Overhauling a business isn’t cheap, and Citigroup is warning investors to expect even more spending this year.
Citi said Friday that its expenses will increase 5% to $54 billion in 2023 after they rose 8% overall last year. The bank’s transformation efforts, including changes to its risk-control, data and finance programs, drove part of the jump in expenses during 2022, and similar costs will weigh on the bank’s bottom line this year, executives said. Higher business volume in certain units also drove increased costs.
“Citi is level-setting by saying that expenses are going to be a lot higher for the next year and the year after that,” said Mike Mayo, managing director at Wells Fargo securities.
The New York bank “will begin to bend the curve of our expenses by the end of 2024, Chief Financial Officer Mark Mason said on a call with analysts Friday. Many of those anticipated cost savings will come from the exit of Citi’s businesses in several foreign countries, internal restructuring and the winding down of investments it is making to address risk and control issues.
The bank is in the middle of a multiyear transformation spearheaded by CEO Jane Fraser, who took the helm of the $2.3 trillion-asset bank nearly two years ago.
This year will be the first when the bank must manage its transition alongside a potential economic recession, which Fraser expects to arrive in the second half of 2023. Citi’s forecast increase in expenses this year, plus a significant reserve build, show that the bank is bracing for both internal and external challenges.
In the fourth quarter, Citi set aside $640 million for potential loan losses. A year ago, it released about $1.3 billion in funds it had previously set aside to cover soured loans.
Citi said that it completed three additional divestitures in the fourth quarter — in Malaysia, Thailand and Bahrain — the latest step in Fraser’s plan to exit consumer banking in 13 international markets. The bank is also in “active dialogue” regarding the sale of its consumer franchise in Mexico, which Citi announced in early 2022, Fraser said Friday.

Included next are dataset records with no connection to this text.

File: src/logic/harness_pkg.sv
// -------------------------------------------------------------------------
// Shared widths, memory map and boot image of the SoC test harness.
// Imported by every RTL block and read by the testbench for its
// ROM and exit-code model.
// -------------------------------------------------------------------------

package harness_pkg;

  // -------------------------------------------------------------------------
  // Bus widths
  // -------------------------------------------------------------------------
  localparam int unsigned AddrWidth = 32;
  localparam int unsigned DataWidth = 64;
  localparam int unsigned StrbWidth = DataWidth / 8;

  typedef logic [AddrWidth-1:0] addr_t;
  typedef logic [DataWidth-1:0] data_t;
  typedef logic [StrbWidth-1:0] strb_t;

  // -------------------------------------------------------------------------
  // Memory map
  // -------------------------------------------------------------------------
  localparam addr_t       RomBase  = 32'h0001_0000;
  localparam int unsigned RomWords = 8;

  // Fixed boot code, one 64-bit word per entry
  localparam data_t BootImage [RomWords] = '{
    64'h0000_0513_0000_0297,
    64'h0182_b283_0105_0593,
    64'h0002_8067_f140_2573,
    64'h1050_0073_0000_0013,
    64'hffdf_f06f_0000_0013,
    64'h0000_0000_8000_0000,
    64'hdead_beef_cafe_f00d,
    64'h0123_4567_89ab_cdef
  };

  localparam addr_t SramBase = 32'h8000_0000;
  localparam addr_t ExitAddr = SramBase + 32'h0000_0100;  // Also a normal SRAM word

  // Decoded target of a bus request
  typedef enum logic [1:0] {
    REGION_ROM,
    REGION_SRAM,
    REGION_ERR
  } region_e;

  // Top level defaults
  localparam int unsigned DefaultNumWords       = 1024;
  localparam int unsigned DefaultDbgDelayCycles = 500;
  localparam int unsigned DefaultNrHarts        = 2;

endpackage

JPMorgan Chase also said Friday that it expects higher expenses this year. The nation’s largest bank, which boosted its loss provisions in the fourth quarter, cited higher labor costs and a $500 million increase in its Federal Deposit Insurance Corp. assessment as two of the factors expected to boost expenses by 7% in 2023.

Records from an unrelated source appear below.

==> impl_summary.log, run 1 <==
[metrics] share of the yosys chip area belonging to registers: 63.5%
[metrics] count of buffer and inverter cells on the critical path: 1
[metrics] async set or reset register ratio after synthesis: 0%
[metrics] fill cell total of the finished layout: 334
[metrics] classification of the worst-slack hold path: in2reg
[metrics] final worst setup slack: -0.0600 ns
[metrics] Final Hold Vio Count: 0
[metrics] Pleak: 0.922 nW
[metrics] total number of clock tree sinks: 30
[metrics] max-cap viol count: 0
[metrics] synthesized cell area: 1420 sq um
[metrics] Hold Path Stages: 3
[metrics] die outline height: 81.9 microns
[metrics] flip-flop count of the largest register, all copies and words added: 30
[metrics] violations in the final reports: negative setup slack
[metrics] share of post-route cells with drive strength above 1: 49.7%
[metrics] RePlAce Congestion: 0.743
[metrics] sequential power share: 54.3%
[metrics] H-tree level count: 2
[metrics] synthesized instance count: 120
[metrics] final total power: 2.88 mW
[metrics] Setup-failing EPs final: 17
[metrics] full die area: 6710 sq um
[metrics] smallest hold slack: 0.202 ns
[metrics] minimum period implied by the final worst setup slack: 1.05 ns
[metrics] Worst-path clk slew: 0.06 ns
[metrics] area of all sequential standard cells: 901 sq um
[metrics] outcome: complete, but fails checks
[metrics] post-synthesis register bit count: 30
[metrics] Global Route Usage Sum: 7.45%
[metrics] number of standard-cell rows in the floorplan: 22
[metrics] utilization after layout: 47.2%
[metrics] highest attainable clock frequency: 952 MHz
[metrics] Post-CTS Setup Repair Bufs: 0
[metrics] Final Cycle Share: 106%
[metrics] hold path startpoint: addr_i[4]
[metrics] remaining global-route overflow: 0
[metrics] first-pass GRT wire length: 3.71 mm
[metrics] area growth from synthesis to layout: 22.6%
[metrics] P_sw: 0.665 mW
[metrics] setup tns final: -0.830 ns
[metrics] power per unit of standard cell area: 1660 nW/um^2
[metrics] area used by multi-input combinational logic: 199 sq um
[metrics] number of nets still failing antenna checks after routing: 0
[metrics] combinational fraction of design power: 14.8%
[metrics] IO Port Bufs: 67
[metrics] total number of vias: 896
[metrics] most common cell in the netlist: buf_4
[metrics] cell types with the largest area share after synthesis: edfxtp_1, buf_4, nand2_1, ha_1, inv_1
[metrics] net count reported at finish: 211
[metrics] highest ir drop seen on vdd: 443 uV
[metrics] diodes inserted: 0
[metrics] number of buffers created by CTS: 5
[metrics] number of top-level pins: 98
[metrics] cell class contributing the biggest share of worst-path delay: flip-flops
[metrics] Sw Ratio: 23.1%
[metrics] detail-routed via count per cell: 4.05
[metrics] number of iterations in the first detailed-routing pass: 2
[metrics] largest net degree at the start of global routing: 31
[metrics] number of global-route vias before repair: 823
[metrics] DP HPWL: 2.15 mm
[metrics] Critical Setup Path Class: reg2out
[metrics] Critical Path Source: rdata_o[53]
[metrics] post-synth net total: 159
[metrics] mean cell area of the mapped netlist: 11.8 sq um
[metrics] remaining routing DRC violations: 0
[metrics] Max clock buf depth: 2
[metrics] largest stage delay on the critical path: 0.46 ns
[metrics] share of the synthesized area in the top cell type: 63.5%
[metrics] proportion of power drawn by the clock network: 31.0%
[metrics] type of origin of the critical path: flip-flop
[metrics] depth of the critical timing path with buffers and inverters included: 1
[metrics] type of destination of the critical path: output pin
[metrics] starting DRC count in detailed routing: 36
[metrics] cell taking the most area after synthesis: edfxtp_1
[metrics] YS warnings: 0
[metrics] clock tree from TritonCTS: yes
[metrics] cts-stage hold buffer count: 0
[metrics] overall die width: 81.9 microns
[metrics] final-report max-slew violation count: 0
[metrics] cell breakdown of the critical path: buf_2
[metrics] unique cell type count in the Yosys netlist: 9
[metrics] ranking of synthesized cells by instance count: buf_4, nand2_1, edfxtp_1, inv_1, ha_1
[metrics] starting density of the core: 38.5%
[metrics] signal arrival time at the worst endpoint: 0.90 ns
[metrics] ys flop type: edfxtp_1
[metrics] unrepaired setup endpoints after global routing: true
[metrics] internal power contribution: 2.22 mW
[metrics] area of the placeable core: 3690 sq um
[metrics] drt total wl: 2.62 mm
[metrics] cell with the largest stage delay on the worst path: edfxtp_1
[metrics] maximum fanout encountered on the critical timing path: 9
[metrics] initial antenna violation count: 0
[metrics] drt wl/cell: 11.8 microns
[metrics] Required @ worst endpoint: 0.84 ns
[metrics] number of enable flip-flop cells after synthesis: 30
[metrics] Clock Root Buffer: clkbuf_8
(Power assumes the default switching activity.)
`src/axi_skid_buffer.sv`:
```
`default_nettype none

module axi_skid_buffer #(
  parameter int WIDTH = 8
) (
  input  logic             clk_i,
  input  logic             rst_ni,
  input  logic             i_valid,
  input  logic [WIDTH-1:0] i_data,
  input  logic             i_ready,
  output logic             o_ready,
  output logic             o_valid,
  output logic [WIDTH-1:0] o_data
);

  logic             ready_q;
  logic             skid_valid_q;
  logic [WIDTH-1:0] skid_data_q;

  // beat taken upstream but refused downstream goes to the skid register
  always_ff @(posedge clk_i) begin
    if (!rst_ni) begin
      ready_q      <= 1'b1;
      skid_valid_q <= 1'b0;
    end else if (i_valid && ready_q && !i_ready) begin
      ready_q      <= 1'b0;
      skid_valid_q <= 1'b1;
    end else if (i_ready) begin
      ready_q      <= 1'b1;
      skid_valid_q <= 1'b0;
    end
  end

  always_ff @(posedge clk_i) begin
    if (ready_q) begin
      skid_data_q <= i_data;
    end
  end

  // empty buffer passes straight through
  assign o_ready = ready_q;
  assign o_valid = i_valid || skid_valid_q;
  assign o_data  = skid_valid_q ? skid_data_q : i_data;

endmodule

`default_nettype wire

```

Other financial institutions reporting their fourth-quarter results on Friday said expenses rose at the end of last year. Bank of New York Mellon reported an 8% increase in expenses in the fourth quarter. Noninterest expenses at Bank of America were up 6% last quarter compared with a year ago.

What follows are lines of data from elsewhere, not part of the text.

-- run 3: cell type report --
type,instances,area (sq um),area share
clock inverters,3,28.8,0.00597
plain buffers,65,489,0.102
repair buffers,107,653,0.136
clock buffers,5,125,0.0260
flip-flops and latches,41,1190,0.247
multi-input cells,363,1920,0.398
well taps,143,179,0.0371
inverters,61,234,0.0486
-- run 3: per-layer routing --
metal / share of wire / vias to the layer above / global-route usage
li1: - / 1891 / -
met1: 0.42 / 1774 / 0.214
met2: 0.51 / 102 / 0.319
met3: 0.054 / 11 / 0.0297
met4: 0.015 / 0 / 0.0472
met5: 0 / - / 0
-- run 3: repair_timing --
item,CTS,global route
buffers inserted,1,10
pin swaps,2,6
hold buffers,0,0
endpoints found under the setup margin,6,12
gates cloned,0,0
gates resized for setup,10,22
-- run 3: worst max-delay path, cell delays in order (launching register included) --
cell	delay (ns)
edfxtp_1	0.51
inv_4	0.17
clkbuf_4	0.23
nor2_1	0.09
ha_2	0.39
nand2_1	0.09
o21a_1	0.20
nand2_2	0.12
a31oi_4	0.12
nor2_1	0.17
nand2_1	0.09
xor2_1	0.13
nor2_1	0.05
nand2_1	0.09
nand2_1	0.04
### config.mk
export PLATFORM = sky130hd
export DESIGN_NAME = buffer_subsystem
export DESIGN_NICKNAME = d
export VERILOG_FILES = /design/src/rtl/buf_regs_pkg.sv /design/src/rtl/buf_types_pkg.sv /design/src/rtl/buffer_subsystem.sv /design/src/rtl/buffer_irq_regs.sv /design/src/rtl/shared_ram.sv /design/src/rtl/ram_arbiter.sv /design/src/rtl/ring_buffer.sv
export VERILOG_INCLUDE_DIRS = /design/src /design/src/rtl
export SDC_FILE = /design/constraint.sdc
export NUM_CORES = 1
export LEC_CHECK = 0
export ABC_AREA = 1
export CAP_MARGIN = 20
export CORE_MARGIN = 3
export CORE_UTILIZATION = 40
export DETAILED_ROUTE_END_ITERATION = 8
export DONT_BUFFER_PORTS = 1
export PLACE_DENSITY = 0.6
export RECOVER_POWER = 100
export SLEW_MARGIN = 20
export SYNTH_ARGS = -nofsm -noshare
export SYNTH_HDL_FRONTEND = slang
export SYNTH_SLANG_ARGS = --single-unit
### constraint.sdc
create_clock -name i_clk -period 3.2 [get_ports i_clk]
set_input_delay 0 -clock i_clk [delete_from_list [all_inputs] [get_ports i_clk]]
set_output_delay 0 -clock i_clk [all_outputs]
set_load 0.1 [all_outputs]
### src/rtl/buf_params.svh
`ifndef BUF_PARAMS_SVH
`define BUF_PARAMS_SVH

//////////////////////////////
// Buffer geometry

`define BUF_COUNT 3
`define BUF_DEPTH 8
`define BUF_DATA_W 16

// Count at which nearly_full rises
`define BUF_WARN_LEVEL 6

// Count needs one more bit than the pointers to hold BUF_DEPTH itself
`define BUF_CNT_W $clog2(`BUF_DEPTH + 1)

//////////////////////////////
// Shared RAM with one region of BUF_DEPTH words per buffer

`define BUF_RAM_WORDS (`BUF_COUNT * `BUF_DEPTH)
`define BUF_RAM_AW $clog2(`BUF_RAM_WORDS)

//////////////////////////////
// Register bus

`define REG_ADDR_W 4

`endif
### src/rtl/buf_regs_pkg.sv
`include "buf_params.svh"

package buf_regs_pkg;

	// Register map of the buffer block
	typedef enum logic [`REG_ADDR_W-1:0] {
		IRQ_STAT  = 4'd0,	// Sticky full flags that clear on a write of 1
		IRQ_MASK  = 4'd1,
		FILL_WARN = 4'd2,	// Read only
		COUNT0    = 4'd4,
		COUNT1    = 4'd5,
		COUNT2    = 4'd6
	} reg_addr_e;

	// Bit positions in IRQ_STAT and IRQ_MASK
	typedef enum logic [1:0] {
		CMD_FULL = 2'd0,
		CH1_FULL = 2'd1,
		CH2_FULL = 2'd2
	} irq_bit_e;

endpackage

### src/rtl/buf_types_pkg.sv
`include "buf_params.svh"

package buf_types_pkg;

	typedef logic [15:0] reg_data_t;

	//////////////////////////////
	// Buffer ports

	typedef struct packed {
		logic                   wr;
		logic [`BUF_DATA_W-1:0] data;
	} buf_wr_t;

	typedef struct packed {
		logic                   valid;
		logic [`BUF_DATA_W-1:0] data;
	} buf_rd_rsp_t;

	typedef struct packed {
		logic                  full;
		logic                  nearly_full;
		logic                  empty;
		logic [`BUF_CNT_W-1:0] count;
	} buf_status_t;

	//////////////////////////////
	// Shared RAM port

	typedef struct packed {
		logic                   req;
		logic                   we;
		logic [`BUF_RAM_AW-1:0] addr;
		logic [`BUF_DATA_W-1:0] wdata;
	} mem_req_t;

	typedef struct packed {
		logic [`BUF_DATA_W-1:0] rdata;
	} mem_rsp_t;

	//////////////////////////////
	// Register bus

	typedef struct packed {
		logic [`REG_ADDR_W-1:0] addr;
		reg_data_t              wdata;
		logic                   wr;
		logic                   rd;
	} reg_req_t;

endpackage

### src/rtl/buffer_subsystem.sv
`timescale 1ns/1ps
`include "buf_params.svh"

module buffer_subsystem (
	input  logic                       i_clk,
	input  logic                       i_rst,
	input  buf_types_pkg::buf_wr_t     i_cmd_wr,
	input  buf_types_pkg::buf_wr_t     i_ch1_wr,
	input  buf_types_pkg::buf_wr_t     i_ch2_wr,
	input  logic                       i_cmd_rd,
	input  logic                       i_ch1_rd,
	input  logic                       i_ch2_rd,
	output buf_types_pkg::buf_rd_rsp_t o_cmd_rd,
	output buf_types_pkg::buf_rd_rsp_t o_ch1_rd,
	output buf_types_pkg::buf_rd_rsp_t o_ch2_rd,
	input  buf_types_pkg::reg_req_t    i_reg,
	output buf_types_pkg::reg_data_t   o_reg_rdata,
	output logic                       o_interrupt,
	output logic                       o_fill_warning,
	output logic [1:0]                 o_data_available
);

	localparam int RAM_AW = `BUF_RAM_AW;
	localparam logic [`BUF_COUNT-1:0] READ_PRIO = 'b110;	// Sensor data is read first

	buf_types_pkg::buf_wr_t     wr_in   [`BUF_COUNT];
	buf_types_pkg::buf_rd_rsp_t rd_out  [`BUF_COUNT];
	buf_types_pkg::buf_status_t status  [`BUF_COUNT];
	buf_types_pkg::mem_req_t    buf_req [`BUF_COUNT];
	buf_types_pkg::mem_req_t    ram_req;
	buf_types_pkg::mem_rsp_t    ram_rsp;
	logic [`BUF_COUNT-1:0]      rd_in;
	logic [`BUF_COUNT-1:0]      grant;
	logic [`BUF_COUNT-1:0]      rsp_valid;
	logic [`BUF_COUNT-1:0]      warn_vec;

	// Buffer 0 holds host commands, 1 and 2 the sensor channels
	assign wr_in[0] = i_cmd_wr;
	assign wr_in[1] = i_ch1_wr;
	assign wr_in[2] = i_ch2_wr;
	assign rd_in    = {i_ch2_rd, i_ch1_rd, i_cmd_rd};
	assign o_cmd_rd = rd_out[0];
	assign o_ch1_rd = rd_out[1];
	assign o_ch2_rd = rd_out[2];

	//////////////////////////////
	// Buffers sharing one RAM

	for (genvar i = 0; i < `BUF_COUNT; i++) begin : g_buf
		ring_buffer #(
			.BASE        (RAM_AW'(i * `BUF_DEPTH))
		) u_ring_buffer (
			.i_clk       (i_clk),
			.i_rst       (i_rst),
			.i_wr        (wr_in[i]),
			.i_rd        (rd_in[i]),
			.o_rd        (rd_out[i]),
			.o_status    (status[i]),
			.o_mem_req   (buf_req[i]),
			.i_grant     (grant[i]),
			.i_mem_rsp   (ram_rsp),
			.i_rsp_valid (rsp_valid[i])
		);

		assign warn_vec[i] = status[i].nearly_full;
	end

	ram_arbiter u_ram_arbiter (
		.i_clk       (i_clk),
		.i_rst       (i_rst),
		.i_req       (buf_req),
		.i_read_prio (READ_PRIO),
		.o_grant     (grant),
		.o_mem_req   (ram_req),
		.o_rsp_valid (rsp_valid)
	);

	shared_ram u_shared_ram (
		.i_clk (i_clk),
		.i_req (ram_req),
		.o_rsp (ram_rsp)
	);

	buffer_irq_regs u_buffer_irq_regs (
		.i_clk       (i_clk),
		.i_rst       (i_rst),
		.i_reg       (i_reg),
		.o_reg_rdata (o_reg_rdata),
		.i_status    (status),
		.o_interrupt (o_interrupt)
	);

	//////////////////////////////
	// Output pins are registered so the pads never see a glitch

	always_ff @(posedge i_clk) begin
		if (i_rst) begin
			o_fill_warning   <= 1'b0;
			o_data_available <= '0;
		end else begin
			o_fill_warning   <= |warn_vec;
			o_data_available <= {~status[2].empty, ~status[1].empty};
		end
	end

endmodule

### src/rtl/buffer_irq_regs.sv
`timescale 1ns/1ps
`include "buf_params.svh"

module buffer_irq_regs (
	input  logic                       i_clk,
	input  logic                       i_rst,
	input  buf_types_pkg::reg_req_t    i_reg,
	output buf_types_pkg::reg_data_t   o_reg_rdata,
	input  buf_types_pkg::buf_status_t i_status [`BUF_COUNT],
	output logic                       o_interrupt
);

	logic [`BUF_COUNT-1:0]    irq_stat;
	logic [`BUF_COUNT-1:0]    irq_mask;
	logic [`BUF_COUNT-1:0]    full_vec;
	logic [`BUF_COUNT-1:0]    warn_vec;
	logic [`BUF_COUNT-1:0]    stat_clr;
	logic                     stat_wr;
	logic                     mask_wr;
	buf_types_pkg::reg_data_t rdata_next;

	assign full_vec[buf_regs_pkg::CMD_FULL] = i_status[0].full;
	assign full_vec[buf_regs_pkg::CH1_FULL] = i_status[1].full;
	assign full_vec[buf_regs_pkg::CH2_FULL] = i_status[2].full;

	always_comb begin
		for (int i = 0; i < `BUF_COUNT; i++) begin
			warn_vec[i] = i_status[i].nearly_full;
		end
	end

	assign stat_wr  = i_reg.wr && (i_reg.addr == buf_regs_pkg::IRQ_STAT);
	assign mask_wr  = i_reg.wr && (i_reg.addr == buf_regs_pkg::IRQ_MASK);
	assign stat_clr = stat_wr ? i_reg.wdata[`BUF_COUNT-1:0] : '0;

	//////////////////////////////
	// Interrupt status and mask

	always_ff @(posedge i_clk) begin
		if (i_rst) begin
			irq_stat    <= '0;
			irq_mask    <= '0;
			o_interrupt <= 1'b0;
		end else begin
			irq_stat <= (irq_stat & ~stat_clr) | full_vec;	// Full wins over a clear
			if (mask_wr) begin
				irq_mask <= i_reg.wdata[`BUF_COUNT-1:0];
			end
			o_interrupt <= |(irq_stat & irq_mask);
		end
	end

	//////////////////////////////
	// Read back

	always_comb begin
		case (i_reg.addr)
			buf_regs_pkg::IRQ_STAT:  rdata_next = buf_types_pkg::reg_data_t'(irq_stat);
			buf_regs_pkg::IRQ_MASK:  rdata_next = buf_types_pkg::reg_data_t'(irq_mask);
			buf_regs_pkg::FILL_WARN: rdata_next = buf_types_pkg::reg_data_t'(warn_vec);
			buf_regs_pkg::COUNT0:    rdata_next = buf_types_pkg::reg_data_t'(i_status[0].count);
			buf_regs_pkg::COUNT1:    rdata_next = buf_types_pkg::reg_data_t'(i_status[1].count);
			buf_regs_pkg::COUNT2:    rdata_next = buf_types_pkg::reg_data_t'(i_status[2].count);
			default:                 rdata_next = '0;
		endcase
	end

	always_ff @(posedge i_clk) begin
		o_reg_rdata <= i_reg.rd ? rdata_next : '0;	// Zero between reads keeps the bus OR-able
	end

endmodule

### src/rtl/shared_ram.sv
`timescale 1ns/1ps
`include "buf_params.svh"

module shared_ram (
	input  logic                    i_clk,
	input  buf_types_pkg::mem_req_t i_req,
	output buf_types_pkg::mem_rsp_t o_rsp
);

	logic [`BUF_DATA_W-1:0] mem [`BUF_RAM_WORDS];

	always_ff @(posedge i_clk) begin
		if (i_req.req && i_req.we) begin
			mem[i_req.addr] <= i_req.wdata;
		end
		if (i_req.req && !i_req.we) begin
			o_rsp.rdata <= mem[i_req.addr];	// Holds until the next read
		end
	end

endmodule

### src/rtl/ram_arbiter.sv
`timescale 1ns/1ps
`include "buf_params.svh"

module ram_arbiter (
	input  logic                    i_clk,
	input  logic                    i_rst,
	input  buf_types_pkg::mem_req_t i_req [`BUF_COUNT],
	input  logic [`BUF_COUNT-1:0]   i_read_prio,
	output logic [`BUF_COUNT-1:0]   o_grant,
	output buf_types_pkg::mem_req_t o_mem_req,
	output logic [`BUF_COUNT-1:0]   o_rsp_valid
);

	logic [`BUF_COUNT-1:0] rd_req;
	logic [`BUF_COUNT-1:0] wr_req;

	always_comb begin
		for (int i = 0; i < `BUF_COUNT; i++) begin
			rd_req[i] = i_req[i].req & ~i_req[i].we;
			wr_req[i] = i_req[i].req & i_req[i].we;
		end
	end

	//////////////////////////////
	// Priority reads win over other reads, and any read wins over a write

	always_comb begin
		logic found;
		found   = 1'b0;
		o_grant = '0;
		for (int i = 0; i < `BUF_COUNT; i++) begin
			if (!found && rd_req[i] && i_read_prio[i]) begin
				o_grant[i] = 1'b1;
				found      = 1'b1;
			end
		end
		for (int i = 0; i < `BUF_COUNT; i++) begin
			if (!found && rd_req[i] && !i_read_prio[i]) begin
				o_grant[i] = 1'b1;
				found      = 1'b1;
			end
		end
		for (int i = 0; i < `BUF_COUNT; i++) begin
			if (!found && wr_req[i]) begin
				o_grant[i] = 1'b1;
				found      = 1'b1;
			end
		end
	end

	always_comb begin
		o_mem_req = '0;
		for (int i = 0; i < `BUF_COUNT; i++) begin
			if (o_grant[i]) begin
				o_mem_req = i_req[i];
			end
		end
	end

	//////////////////////////////
	// Read grant delayed to line up with the RAM output register

	always_ff @(posedge i_clk) begin
		if (i_rst) begin
			o_rsp_valid <= '0;
		end else begin
			o_rsp_valid <= o_grant & rd_req;
		end
	end

endmodule

### src/rtl/ring_buffer.sv
`timescale 1ns/1ps
`include "buf_params.svh"

module ring_buffer #(
	parameter logic [`BUF_RAM_AW-1:0] BASE = '0
) (
	input  logic                       i_clk,
	input  logic                       i_rst,
	input  buf_types_pkg::buf_wr_t     i_wr,
	input  logic                       i_rd,
	output buf_types_pkg::buf_rd_rsp_t o_rd,
	output buf_types_pkg::buf_status_t o_status,
	output buf_types_pkg::mem_req_t    o_mem_req,
	input  logic                       i_grant,
	input  buf_types_pkg::mem_rsp_t    i_mem_rsp,
	input  logic                       i_rsp_valid
);

	localparam int PTR_W = $clog2(`BUF_DEPTH);
	localparam int AW    = `BUF_RAM_AW;
	localparam int CNT_W = `BUF_CNT_W;

	logic [PTR_W-1:0]       wr_ptr;
	logic [PTR_W-1:0]       rd_ptr;
	logic [PTR_W-1:0]       wr_slot;
	logic [PTR_W-1:0]       rd_slot;
	logic [`BUF_DATA_W-1:0] wr_data;
	logic                   wr_pend;
	logic                   rd_pend;
	logic                   rd_wait_wr;
	logic [CNT_W-1:0]       count;
	logic                   full;
	logic                   empty;
	logic                   rd_first;
	logic                   wr_done;
	logic                   rd_done;
	logic                   wr_acc;
	logic                   rd_acc;

	function automatic logic [PTR_W-1:0] next_ptr(input logic [PTR_W-1:0] ptr);
		logic [PTR_W-1:0] nxt;
		if (ptr == PTR_W'(`BUF_DEPTH - 1)) begin
			nxt = '0;
		end else begin
			nxt = ptr + 1'b1;
		end
		return nxt;
	endfunction

	assign full  = (count == CNT_W'(`BUF_DEPTH));
	assign empty = (count == '0);

	// A read may target the word that still sits in the write slot
	assign rd_first = rd_pend & ~rd_wait_wr;
	assign wr_done  = i_grant & o_mem_req.we;
	assign rd_done  = i_grant & rd_first;

	// The slot frees in the same cycle it is granted, so uncontended strobes run back to back
	assign wr_acc = i_wr.wr & ~full & (~wr_pend | wr_done);
	assign rd_acc = i_rd & ~empty & (~rd_pend | rd_done);

	//////////////////////////////
	// Pointers, count and pending operations

	always_ff @(posedge i_clk) begin
		if (i_rst) begin
			wr_ptr     <= '0;
			rd_ptr     <= '0;
			count      <= '0;
			wr_pend    <= 1'b0;
			rd_pend    <= 1'b0;
			rd_wait_wr <= 1'b0;
		end else begin
			if (wr_acc) begin
				wr_ptr <= next_ptr(wr_ptr);
			end
			if (rd_acc) begin
				rd_ptr <= next_ptr(rd_ptr);
			end
			count <= count + CNT_W'(wr_acc) - CNT_W'(rd_acc);

			if (wr_acc) begin
				wr_pend <= 1'b1;
			end else if (wr_done) begin
				wr_pend <= 1'b0;
			end

			if (rd_acc) begin
				rd_pend <= 1'b1;
			end else if (rd_done) begin
				rd_pend <= 1'b0;
			end

			// Only an older write to the same entry holds the read back
			if (rd_acc) begin
				rd_wait_wr <= wr_pend & ~wr_done & (wr_slot == rd_ptr);
			end else if (wr_done) begin
				rd_wait_wr <= 1'b0;
			end
		end
	end

	always_ff @(posedge i_clk) begin
		if (wr_acc) begin
			wr_slot <= wr_ptr;
			wr_data <= i_wr.data;
		end
		if (rd_acc) begin
			rd_slot <= rd_ptr;
		end
	end

	//////////////////////////////
	// One RAM request per cycle

	always_comb begin
		o_mem_req.req   = wr_pend | rd_pend;
		o_mem_req.we    = wr_pend & ~rd_first;
		o_mem_req.addr  = BASE + AW'(rd_first ? rd_slot : wr_slot);
		o_mem_req.wdata = wr_data;
	end

	assign o_rd.valid = i_rsp_valid;	// Arbiter raises this only for our own read
	assign o_rd.data  = i_mem_rsp.rdata;

	assign o_status.full        = full;
	assign o_status.nearly_full = (count >= CNT_W'(`BUF_WARN_LEVEL));
	assign o_status.empty       = empty;
	assign o_status.count       = count;

endmodule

Citi recorded profit of $2.5 billion in the fourth quarter, a 21% decrease from a year ago. Earnings per share totaled $1.16, above the $1.14 expected by analysts. Revenue increased 6% in the final three months of 2022, in line with analysts’ expectations.
Revenue in the bank’s investment banking division fell by 59% in the fourth quarter from a year ago. That was in line with decreases at other big banks, which suffered from a steep decline in dealmaking last year.
Citi’s treasury and trade services business, which helps global firms manage their treasuries, continued to serve as a bright spot for the bank. Revenue in the unit increased 36% in the fourth quarter.
Citi made a series of personnel changes to start the new year. The bank named Ryan Crowley the new chief operating officer of its U.S. consumer bank, according to a memo viewed by American Banker this week. Citi also announced that it would begin searching for a replacement for Jim O’Donnell, the current head of the bank’s wealth management arm, who has been promoted to vice chairman.
Citi shares were up about 2% on Friday afternoon.